Wikipedia:Articles for deletion/2008 Climatic Research Unit study
- The following discussion is an archived debate of the proposed deletion of the article below. Please do not modify it. Subsequent comments should be made on the appropriate discussion page (such as the article's talk page or in a deletion review). No further edits should be made to this page.
The result was keep. Xclamation point 03:44, 1 March 2009 (UTC)[reply]
(now called 2008 study on polar warming, BTW William M. Connolley (talk) 21:45, 28 February 2009 (UTC))[reply]
- 2008 Climatic Research Unit study (edit | talk | history | protect | delete | links | watch | logs | views) (delete) – (View log)
Content not suitable for an encyclopedia. The article is a summary of news briefs about one science paper that received modest coverage in the popular press. However, WP is not a collection of news reports; WP:NOT#NEWS, nor is it a collection of indiscriminate information. While the sources are verifiable, I do not think this topic merits its own article, and should be deleted. At the very least, the scientific information should be merged into Polar climate. Atmoz (talk) 17:10, 24 February 2009 (UTC)[reply]
- Keep- Seems like a reasonably well sourced article on a published study that received media attention, and is therefore notable. Not really seeing how this is a "collection of news reports" or a "collection of indiscriminate information" personally. Umbralcorax (talk) 17:26, 24 February 2009 (UTC)[reply]

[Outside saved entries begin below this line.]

### src/rtl/bkpt_pkg.sv
// Shared constants for the breakpoint comparator: register select codes
// and the bit positions of the control word.
package bkpt_pkg;
    localparam int NUM_UNITS = 2;
    localparam int CTRL_W    = 8;

    typedef enum logic [2:0] {
        SEL_ADDR_VAL = 3'd0,
        SEL_ADDR_MSK = 3'd1,
        SEL_DATA_VAL = 3'd2,
        SEL_DATA_MSK = 3'd3,
        SEL_CTRL     = 3'd4,
        SEL_CTRL_MSK = 3'd5
    } cfg_sel_e;

    localparam int CB_WRITE = 0;
    localparam int CB_SZ_LO = 1;
    localparam int CB_SZ_HI = 2;
    localparam int CB_DATA  = 3;
    localparam int CB_FIQ   = 4;
    localparam int CB_IRQ   = 5;
    localparam int CB_CHAIN = 6;
    localparam int CB_RANGE = 7;

    localparam logic [1:0] SIZE_RSVD  = 2'b11;
    localparam logic [1:0] FETCH_SIZE = 2'b10;
endpackage

### src/rtl/bkpt_unit_regs.sv
// Register set of one breakpoint unit.
// Assumes a single-cycle write strobe. UNIT_IDX selects whether the
// link bits (chain/range) are kept or forced to zero as reserved.
module bkpt_unit_regs
    import bkpt_pkg::*;
#(
    parameter int ADDR_W   = 32,
    parameter int DATA_W   = 32,
    parameter int CFG_W    = 32,
    parameter int UNIT_IDX = 0
) (
    input  logic              clk,
    input  logic              rst_n,
    input  logic              we,
    input  logic [2:0]        sel,
    input  logic [CFG_W-1:0]  wdata,
    output logic [ADDR_W-1:0] addr_val,
    output logic [ADDR_W-1:0] addr_msk,
    output logic [DATA_W-1:0] data_val,
    output logic [DATA_W-1:0] data_msk,
    output logic [CTRL_W-1:0] ctrl,
    output logic [CTRL_W-1:0] ctrl_msk
);
    // Only unit 0 keeps the link bits.
    localparam logic [CTRL_W-1:0] CTRL_KEEP = (UNIT_IDX == 0) ? 8'hFF : 8'h3F;

    // Write the selected register; clear all on reset.
    always_ff @(posedge clk) begin
        if (!rst_n) begin
            addr_val <= '0;
            addr_msk <= '0;
            data_val <= '0;
            data_msk <= '0;
            ctrl     <= '0;
            ctrl_msk <= '0;
        end else if (we) begin
            case (cfg_sel_e'(sel))
                SEL_ADDR_VAL: addr_val <= wdata[ADDR_W-1:0];
                SEL_ADDR_MSK: addr_msk <= wdata[ADDR_W-1:0];
                SEL_DATA_VAL: data_val <= wdata[DATA_W-1:0];
                SEL_DATA_MSK: data_msk <= wdata[DATA_W-1:0];
                SEL_CTRL:     ctrl     <= wdata[CTRL_W-1:0] & CTRL_KEEP;
                SEL_CTRL_MSK: ctrl_msk <= wdata[CTRL_W-1:0];
                default: ;
            endcase
        end
    end
endmodule

### src/rtl/bkpt_unit_match.sv
// Combinational compare of one unit against the current access.
// Assumes fetch and data ports are sampled in the same cycle. Range mode
// replaces the masked address compare with an inclusive bound check.
module bkpt_unit_match
    import bkpt_pkg::*;
#(
    parameter int ADDR_W = 32,
    parameter int DATA_W = 32
) (
    input  logic [ADDR_W-1:0] addr_val,
    input  logic [ADDR_W-1:0] addr_msk,
    input  logic [DATA_W-1:0] data_val,
    input  logic [DATA_W-1:0] data_msk,
    input  logic [CTRL_W-1:0] ctrl,
    input  logic [CTRL_W-1:0] ctrl_msk,
    input  logic              range_en,
    input  logic [ADDR_W-1:0] range_hi,
    input  logic              fetch_valid,
    input  logic [ADDR_W-1:0] fetch_addr,
    input  logic              acc_valid,
    input  logic [ADDR_W-1:0] acc_addr,
    input  logic [DATA_W-1:0] acc_data,
    input  logic [1:0]        acc_size,
    input  logic              acc_write,
    input  logic              cpu_fiq,
    input  logic              cpu_irq,
    output logic              raw_match,
    output logic              is_load
);
    logic              use_data;
    logic              port_valid;
    logic [ADDR_W-1:0] obs_addr;
    logic [CTRL_W-1:0] obs_attr;
    logic              addr_ok, data_ok, ctrl_ok, size_bad;

    // Pick the watched port and build the observed attribute byte.
    always_comb begin
        use_data   = ctrl[CB_DATA];
        port_valid = use_data ? acc_valid : fetch_valid;
        obs_addr   = use_data ? acc_addr : fetch_addr;
        obs_attr   = {ctrl[CB_RANGE:CB_CHAIN], cpu_irq, cpu_fiq, use_data,
                      (use_data ? acc_size : FETCH_SIZE),
                      (use_data & acc_write)};
    end

    // Evaluate each field under its ignore mask.
    always_comb begin
        if (range_en)
            addr_ok = (obs_addr >= addr_val) && (obs_addr <= range_hi);
        else
            addr_ok = ((obs_addr ^ addr_val) & ~addr_msk) == '0;
        data_ok   = !use_data || (((acc_data ^ data_val) & ~data_msk) == '0);
        ctrl_ok   = ((obs_attr ^ ctrl) & ~ctrl_msk) == '0;
        size_bad  = (ctrl[CB_SZ_HI:CB_SZ_LO] == SIZE_RSVD) ||
                    (use_data && acc_size == SIZE_RSVD);
        raw_match = port_valid && addr_ok && data_ok && ctrl_ok && !size_bad;
        is_load   = use_data && !acc_write;
    end
endmodule

### src/rtl/bkpt_compare_pair.sv
// Two-unit masked breakpoint comparator.
// Holds both register sets and compares every cycle. Unit 0 can be chained
// behind unit 1 or can take its upper address bound from unit 1.
// Hits and the load flag are registered. Assumes synchronous active-low reset.
module bkpt_compare_pair
    import bkpt_pkg::*;
#(
    parameter  int ADDR_W = 32,
    parameter  int DATA_W = 32,
    localparam int CFG_W  = (ADDR_W > DATA_W) ? ADDR_W : DATA_W
) (
    input  logic              clk,
    input  logic              rst_n,
    input  logic              cfg_we,
    input  logic              cfg_unit,
    input  logic [2:0]        cfg_sel,
    input  logic [CFG_W-1:0]  cfg_wdata,
    input  logic              fetch_valid,
    input  logic [ADDR_W-1:0] fetch_addr,
    input  logic              acc_valid,
    input  logic [ADDR_W-1:0] acc_addr,
    input  logic [DATA_W-1:0] acc_data,
    input  logic [1:0]        acc_size,
    input  logic              acc_write,
    input  logic              cpu_fiq,
    input  logic              cpu_irq,
    output logic [1:0]        hit,
    output logic [1:0]        hit_load
);
    logic [NUM_UNITS-1:0][ADDR_W-1:0] u_addr_val, u_addr_msk;
    logic [NUM_UNITS-1:0][DATA_W-1:0] u_data_val, u_data_msk;
    logic [NUM_UNITS-1:0][CTRL_W-1:0] u_ctrl, u_ctrl_msk;
    logic [NUM_UNITS-1:0]             u_raw, u_load, u_final;
    logic                             chain_armed_q;
    logic [1:0]                       hit_q, hit_load_q;

    for (genvar gi = 0; gi < NUM_UNITS; gi++) begin : g_unit
        bkpt_unit_regs #(
            .ADDR_W(ADDR_W), .DATA_W(DATA_W), .CFG_W(CFG_W), .UNIT_IDX(gi)
        ) regs_i (
            .clk(clk), .rst_n(rst_n),
            .we(cfg_we && (cfg_unit == gi[0])),
            .sel(cfg_sel), .wdata(cfg_wdata),
            .addr_val(u_addr_val[gi]), .addr_msk(u_addr_msk[gi]),
            .data_val(u_data_val[gi]), .data_msk(u_data_msk[gi]),
            .ctrl(u_ctrl[gi]), .ctrl_msk(u_ctrl_msk[gi])
        );

        bkpt_unit_match #(.ADDR_W(ADDR_W), .DATA_W(DATA_W)) match_i (
            .addr_val(u_addr_val[gi]), .addr_msk(u_addr_msk[gi]),
            .data_val(u_data_val[gi]), .data_msk(u_data_msk[gi]),
            .ctrl(u_ctrl[gi]), .ctrl_msk(u_ctrl_msk[gi]),
            .range_en((gi == 0) ? u_ctrl[0][CB_RANGE] : 1'b0),
            .range_hi(u_addr_val[NUM_UNITS-1]),
            .fetch_valid(fetch_valid), .fetch_addr(fetch_addr),
            .acc_valid(acc_valid), .acc_addr(acc_addr), .acc_data(acc_data),
            .acc_size(acc_size), .acc_write(acc_write),
            .cpu_fiq(cpu_fiq), .cpu_irq(cpu_irq),
            .raw_match(u_raw[gi]), .is_load(u_load[gi])
        );
    end

    // Gate unit 0 by the chain arming; unit 1 reports its raw compare.
    always_comb begin
        u_final[0] = u_raw[0] && (!u_ctrl[0][CB_CHAIN] || chain_armed_q);
        u_final[1] = u_raw[1];
    end

    // Arm on a unit 1 match; disarm on reset or any unit 0 write.
    always_ff @(posedge clk) begin
        if (!rst_n)
            chain_armed_q <= 1'b0;
        else if (cfg_we && cfg_unit == 1'b0)
            chain_armed_q <= 1'b0;
        else if (u_raw[1])
            chain_armed_q <= 1'b1;
    end

    // Register the hit pulses and capture the load flag on each hit.
    always_ff @(posedge clk) begin
        if (!rst_n) begin
            hit_q      <= '0;
            hit_load_q <= '0;
        end else begin
            hit_q <= u_final;
            for (int i = 0; i < NUM_UNITS; i++)
                if (u_final[i]) hit_load_q[i] <= u_load[i];
        end
    end

    assign hit      = hit_q;
    assign hit_load = hit_load_q;
endmodule

### config.mk
export PLATFORM = sky130hd
export DESIGN_NAME = bkpt_compare_pair
export DESIGN_NICKNAME = d
export VERILOG_FILES = /design/src/rtl/bkpt_pkg.sv /design/src/rtl/bkpt_unit_regs.sv /design/src/rtl/bkpt_unit_match.sv /design/src/rtl/bkpt_compare_pair.sv
export SDC_FILE = /design/constraint.sdc
export NUM_CORES = 1
export LEC_CHECK = 0
export ABC_AREA = 1
export CAP_MARGIN = 20
export CORE_ASPECT_RATIO = 0.8
export CORE_UTILIZATION = 40
export CTS_CLUSTER_SIZE = 20
export DETAILED_ROUTE_END_ITERATION = 10
export GPL_ROUTABILITY_DRIVEN = 0
export GPL_TIMING_DRIVEN = 1
export PLACE_DENSITY = 0.61
export SLEW_MARGIN = 30
export SYNTH_ARGS = -nofsm -noshare
export SYNTH_HDL_FRONTEND = slang
export SYNTH_SLANG_ARGS = --single-unit
export TNS_END_PERCENT = 5
### constraint.sdc
create_clock -name clk -period 3.25 [get_ports clk]
set_input_delay 0.8125 -clock clk [delete_from_list [all_inputs] [get_ports clk]]
set_output_delay 0.8125 -clock clk [all_outputs]
set_load 0.01 [all_outputs]
# --- Word level (Yosys, flattened, before mapping) ---
# Index checks and enable logic that the tools add are counted.
word_totals:
  register_bits: 291
  output_inout_bits: 4
classes:
  magnitude_cmp: 2
  eq_ne: 8
  n_mux: 7
  n_bitwise: 22
  n_reduce_logical: 47
ops:
  columns: ["op", "count"]
  rows:
  - ["32-bit AND", 4]
  - ["32-bit logical NOT", 4]
  - ["32-bit inverter", 4]
  - ["32-bit bitwise XOR", 4]
  - ["32-bit 2-to-1 mux", 2]
  - ["32-bit >= comparator", 1]
  - ["32-bit less-or-equal comparator", 1]
  - ["2-bit AND reduction", 12]
  - ["8-bit AND", 2]
  - ["1-bit logical AND", 16]
  - ["8-bit logical NOT", 2]
  - ["8-bit inverter", 2]
  - ["8-bit bitwise XOR", 1]
  - ["2-bit equality test (second input constant)", 3]
  - ["3-bit by 2-bit equality test with 1-bit output (second input constant)", 2]
  - ["3-bit equality test (second input constant)", 2]
  - ["1-bit logical NOT", 6]
  - ["6-bit bitwise XOR", 1]
  - ["1-bit logical OR", 5]
  - ["2-bit 2-to-1 mux", 2]
  - ["3-bit by 1-bit equality test with 1-bit output (second input constant)", 1]
  - ["3-bit logical NOT", 1]
  - ["1-bit 2-to-1 mux", 3]
  - ["1-bit AND", 2]
  - ["2 further kinds", 3]

# --- Logic depth before layout (Yosys ltp) ---
depth:
  ltp_word: 10
  depth_mapped: 23
  mapped_depth_nobuf: 21

# --- By module ---
# From an unflattened synthesis, not the netlist that was laid out.
hier_totals:
  cells_unflattened: 2795
  area_unflattened_um2: 17463.0
by_module_without_submodules:
  columns: ["module", "n_inst", "cells_per_inst", "area_each_um2"]
  rows:
  - ["bkpt_unit_regs (g_unit[0].regs_i)", 1, 831, 5766.8]
  - ["bkpt_unit_regs (g_unit[1].regs_i)", 1, 824, 5657.9]
  - ["bkpt_unit_match (g_unit[1].match_i)", 1, 557, 2925.3]
  - ["bkpt_unit_match (g_unit[0].match_i)", 1, 558, 2920.3]
  - ["bkpt_compare_pair", 1, 25, 192.7]

# --- Worst setup path after synthesis ---
# No wires, ideal clock.
synth_timing:
  path_type: "reg-to-reg"
  from: "reg g_unit[0].regs_i.ctrl[3]"
  to: "reg hit_load_q[0], in the netlist hit_load[0]"
  arrival_ps: 2377
  required_ps: 3135
  setup_slack_ps: 758
  stages_incl_launch_ff: 21
  n_path_buf: 3
  period_less_slack_ps: 2492
  path_cell_list: "dfxtp_1 -> clkbuf_1 -> clkbuf_1 -> buf_1 -> nand2_1 -> o21ai_0 -> ha_1 -> nand2_1 -> inv_1 -> nand2_1 -> nand2_1 -> o21ai_0 -> inv_1 -> nand2_1 -> nand2_1 -> nand2_1 -> nand2_1 -> nand2_1 -> nand2_1 -> a21oi_1 -> nor2_1"
synth_via:
  elab_chain_len: 10
  elab_cells_between_ends: 25
synth_rtl:
  columns: ["item", "line_no", "rtl"]
  rows:
  - ["start, declared", "bkpt_unit_regs.sv:21", "output logic [CTRL_W-1:0] ctrl,"]
  - ["start signal, assigned", "bkpt_unit_regs.sv:42", "SEL_CTRL: ctrl <= wdata[CTRL_W-1:0] & CTRL_KEEP;"]
  - ["parallel branches: the longest is 10 deep, another holds 32-bit >= comparator", null, null]
  - ["end signal, assigned by index", "bkpt_compare_pair.sv:87", "if (u_final[i]) hit_load_q[i] <= u_load[i];"]
  - ["end, declared", "bkpt_compare_pair.sv:35", "logic [1:0] hit_q, hit_load_q;"]
# Parallel ways; which one is timed is not known.
# A chain may end at the register's enable or synchronous reset.

# --- Worst setup path in the final report ---
# Same ends and word-level chain as after synthesis.

==> out/results.txt <==
Global routing finished with a remaining overflow of 0. The count of buffers added by post-CTS timing repair for setup is 0, and the first-pass GRT wire length is 67,800 um. Setup repair after global routing left no endpoint under its margin. The layout cell share with drive strength beyond 1 was 0.0448; the post-route DRC violation count was 0.

The logs give 6 for the first-pass detailed-route iteration total and 0.0136 ns for the worst clock skew on the final layout. The run gives 0.241 as the overall fraction of global-route tracks in use. In the final routed layout, each cell accounts on average for 16.3 um.

TritonCTS built the clock tree. The logs give 345 MHz for the upper clock frequency limit and 30 for the number of CTS-inserted buffers. Across the VDD grid, the largest voltage drop is 0.353 mV. The logs give 3 for the maximum number of buffers from clock root to sink and 1 for the number of H-tree branching levels. Insertion delay of the later-clocked pin in the worst-skew pair: 0.57 ns.

The final total negative setup slack was 0 ns; the mean instance size in the synthesized netlist was 6.76 um2. Area overhead of the layout relative to synthesis: 21.6%. Nature of the critical path endpoint: a flop. The run gives 3.71 ns as the required time of the critical path. The maximum number of pins on one net before global-route repair is 101, and the clock transition at the registers of the reported paths is 0.06 ns. For this block, the via count after detailed routing is 13,584. In the layout the commonest cells are sky130_fd_sc_hd__o21ai_0, sky130_fd_sc_hd__nor2_1, sky130_fd_sc_hd__nand2_1. The type of the tightest min-delay check was reg2reg. The synthesized netlist occupies a cell area of 0.0142 mm2. The number of synthesized register bits works out to 285. STA classifies the critical path startpoint as a flop. The logs give 0 for the count of instances resized after the clock tree is built and 31,600 um for the HPWL reported at the end of detailed placement.

The tools report the final hold violation count as 0. The number of placement rows was 61. The floorplan step defined a die boundary enclosing 0.0362 mm2. Switching power: 2070 uW. Master cell of the clock root buffer: sky130_fd_sc_hd__clkbuf_16.

During placement, the flow inserted port buffers numbering 145. Setup slack closes at 0.351 ns. The number of antenna violations at the first check in global routing is 0, and the number of ports placed on the die boundary is 146.

The library cell used most frequently in the layout, excluding fill and tap cells, is sky130_fd_sc_hd__o21ai_0. In this run the static leakage power is 0.00704 uW. The die is 170 um tall.

The number of global-route vias before repair is 12,360, and the power density relative to cell area is 486 mW/mm2. The logs give 43,900 um for the total wirelength of the detailed-routed design and 0 for the antenna diode instance count. The width of the die came out at 212 um. The type of the worst setup path was reg2reg. The post-layout minimum cycle time was 2.90 ns. The synthesized netlist cell count came out at 2,094. The tools report the TritonCTS sink count as 285.

In this run the worst path has a maximum fanout of 24. The run gives 0 as the final count of pins violating max slew. The detail route stage leaves a number of antenna-violating nets equal to 0. For this design, the CTS-stage hold fixing added 0 buffers. The fraction of the yosys area taken by sequential cells is 0.403, and the count of cell types in the netlist is 34.

The run finished with clean final reports. The run gives 0.0923 ns as the worst setup timing slack at the placement stage. The internal power of the cells totals 6290 uW. The tool flagged a number of max-cap violations equal to 0. Combinational power share: 0.117. For the number of setup violations in the final report, the log shows 0. The final critical-path share of the clock period was 0.892; the number of nets in the layout was 2,413. The sequential group share of total power was 0.431; the relative slew slack was 0.372. The proportion of total power due to net switching is 0.248. The starting utilization of the core area was 0.407; the worst path arrival time was 3.36 ns. The violation count after the first detailed-route iteration is 1,112, and the transition at the pin with the smallest max-transition slack is 0.941 ns. After floorplanning, the core was sized to cover 0.0348 mm2. When the netlist entered floorplanning its net count stood at 2,300.

The via density per instance was 5.03. The clock power share was 0.452. During synthesis, Yosys emitted a total of 0 warnings.
sequential cells by signal, summed over array words and instances (netlist names):
signal,count
hit,2
chain_armed_q,1
g_unit.regs_i.addr_msk,64
hit_load,2
g_unit.regs_i.ctrl,14
g_unit.regs_i.data_msk,64
g_unit.regs_i.addr_val,64
g_unit.regs_i.data_val,64
g_unit.regs_i.ctrl_msk,10
cell usage after synthesis (all sizes together):
cell / instances / share of area
nand2: 291 / 0.077
clkinv: 1 / 0.00026
inv: 255 / 0.068
o211ai: 4 / 0.0021
nand4: 7 / 0.0031
dfxtp: 285 / 0.40
nand3b: 3 / 0.0016
o221ai: 1 / 0.00062
o21ai: 399 / 0.14
xor2: 9 / 0.0056
a21oi: 241 / 0.085
clkbuf: 92 / 0.024
a21o: 1 / 0.00053
o22ai: 17 / 0.0075
nor2: 351 / 0.093
buf: 11 / 0.0048
mux2: 1 / 0.00079
ha: 64 / 0.057
o21a: 2 / 0.0011
o21bai: 1 / 0.00053
or2: 8 / 0.0035
xnor2: 9 / 0.0056
nand3: 30 / 0.011
nor4: 1 / 0.00044
nor3: 8 / 0.0028
a22oi: 1 / 0.00053
nor3b: 1 / 0.00053
metal layers:
layer | up-vias | global-route usage | share of wire
met3 | 61 | 0.0321 | 0.063
met2 | 410 | 0.384 | 0.44
li1 | 7025 | - | -
met5 | - | 0 | 0
met4 | 0 | 0.0660 | 0.025
met1 | 6088 | 0.341 | 0.47
metrics by stage:
stage	util	power, uW	cells	hold slack, ns	cell area (um2)
detailed placement	0.463	4660	2647	0.435	16100
finish	0.495	8360	2702	0.443	17200
global route	0.495	8690	2702	0.470	17200
floorplan	-	4200	2094	0.423	14200
CTS	0.495	8430	2702	0.444	17200
global placement	0.463	4640	2647	0.431	16100
cell families after synthesis:
family          after synthesis  synth area share
fa+ha+maj                    64            0.0565
xor+xnor                     18            0.0111
simple gates                700             0.193
flops                       285             0.403
compound gates              667             0.239
buf+inv                     359            0.0970
mux                           1          0.000795
worst paths after layout:
path                                 startpoint                       endpoint  slack (ns)  cells past startpoint
hold / removal    g_unit[1].regs_i.addr_msk[21]  g_unit[1].regs_i.addr_msk[21]        0.44                      2
setup reg to reg       g_unit[0].regs_i.ctrl[3]                    hit_load[0]        0.35                     14
hold reg to reg   g_unit[1].regs_i.addr_msk[21]  g_unit[1].regs_i.addr_msk[21]        0.44                      2
setup / recovery       g_unit[0].regs_i.ctrl[3]                    hit_load[0]        0.35                     14
area by class of cell:
cell class	instances	area (um2)
fill	3512	17600
multi-input combinational	1450	7100
sequential	285	5710
timing repair buffer	184	1770
inverter	256	962
clock buffer	43	901
tap	472	591
clock inverter	12	191
critical path, cell delays in order, from the launching register on:
cell and delay (ns):
sky130_fd_sc_hd__dfxtp_2 0.71, sky130_fd_sc_hd__buf_4 0.28, sky130_fd_sc_hd__mux2_2 0.38, sky130_fd_sc_hd__ha_1 0.30
sky130_fd_sc_hd__o22ai_1 0.07, sky130_fd_sc_hd__nor2_1 0.11, sky130_fd_sc_hd__nand2_1 0.08, sky130_fd_sc_hd__nor2_1 0.17
sky130_fd_sc_hd__nand2_1 0.08, sky130_fd_sc_hd__nand2_1 0.06, sky130_fd_sc_hd__nand2_1 0.04, sky130_fd_sc_hd__a21oi_1 0.25
sky130_fd_sc_hd__nand3_1 0.11, sky130_fd_sc_hd__nand2_1 0.07, sky130_fd_sc_hd__nor2_1 0.04
power groups by stage:
| stage | Clock, uW | Sequential (uW) | Combinational (uW) |
|---|---|---|---|
| 2_1_floorplan | 0 | 3670 | 525 |
| 3_3_place_gp | 0 | 3680 | 964 |
| 3_5_place_dp | 0 | 3680 | 976 |
| 4_1_cts | 3840 | 3610 | 981 |
| 5_1_grt | 3980 | 3610 | 1100 |
| 6_report | 3770 | 3610 | 980 |
Power figures use the tool's default switching activity.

- Keep major study, adequately sourced. We do not keep articles on the routine study reports of small research groups, buit this one is non-routine and attracted international attention. DGG (talk) 22:53, 24 February 2009 (UTC)[reply]
- Keep The sources show that this study has received a significant amount of attention, and that it is clearly notable. Anaxial (talk) 23:16, 25 February 2009 (UTC)[reply]
- weak delete my initial impression was keep, but I was not able to find any recent articles that reflect back on / use this report - maybe it was only a flash in the pan and more news than notable (or maybe I am a poor researcher or maybe not enough time has passed for it to be appearing in other peer reviewed journal articles.) If more current sources are found then its impact / notability is proven over time and I will switch to keep.-- The Red Pen of Doom 23:44, 25 February 2009 (UTC)[reply]
- strong delete - this is utterly weird. Why would wiki have a whole article about one not particularly notable scientific paper? It's also badly mistitled: this wasn't a "CRU study" in the sense of the CRU organising some research team, or a major observational programme, or something: it's the CRU study because Gillett happens to be at CRU. Whoever wrote this thing (and those who voted keep) just doesn't understand what is going on The study was led by the Climatic Research Unit of the University of East Anglia, and was assisted by scientists from is wrong. It was work lead by NG, in collaboration with other scientists. Just like normal. There are countless scientific papers that are more notable and more interesting. We don't, and we shouldn't, have articles on them William M. Connolley (talk) 19:22, 26 February 2009 (UTC)[reply]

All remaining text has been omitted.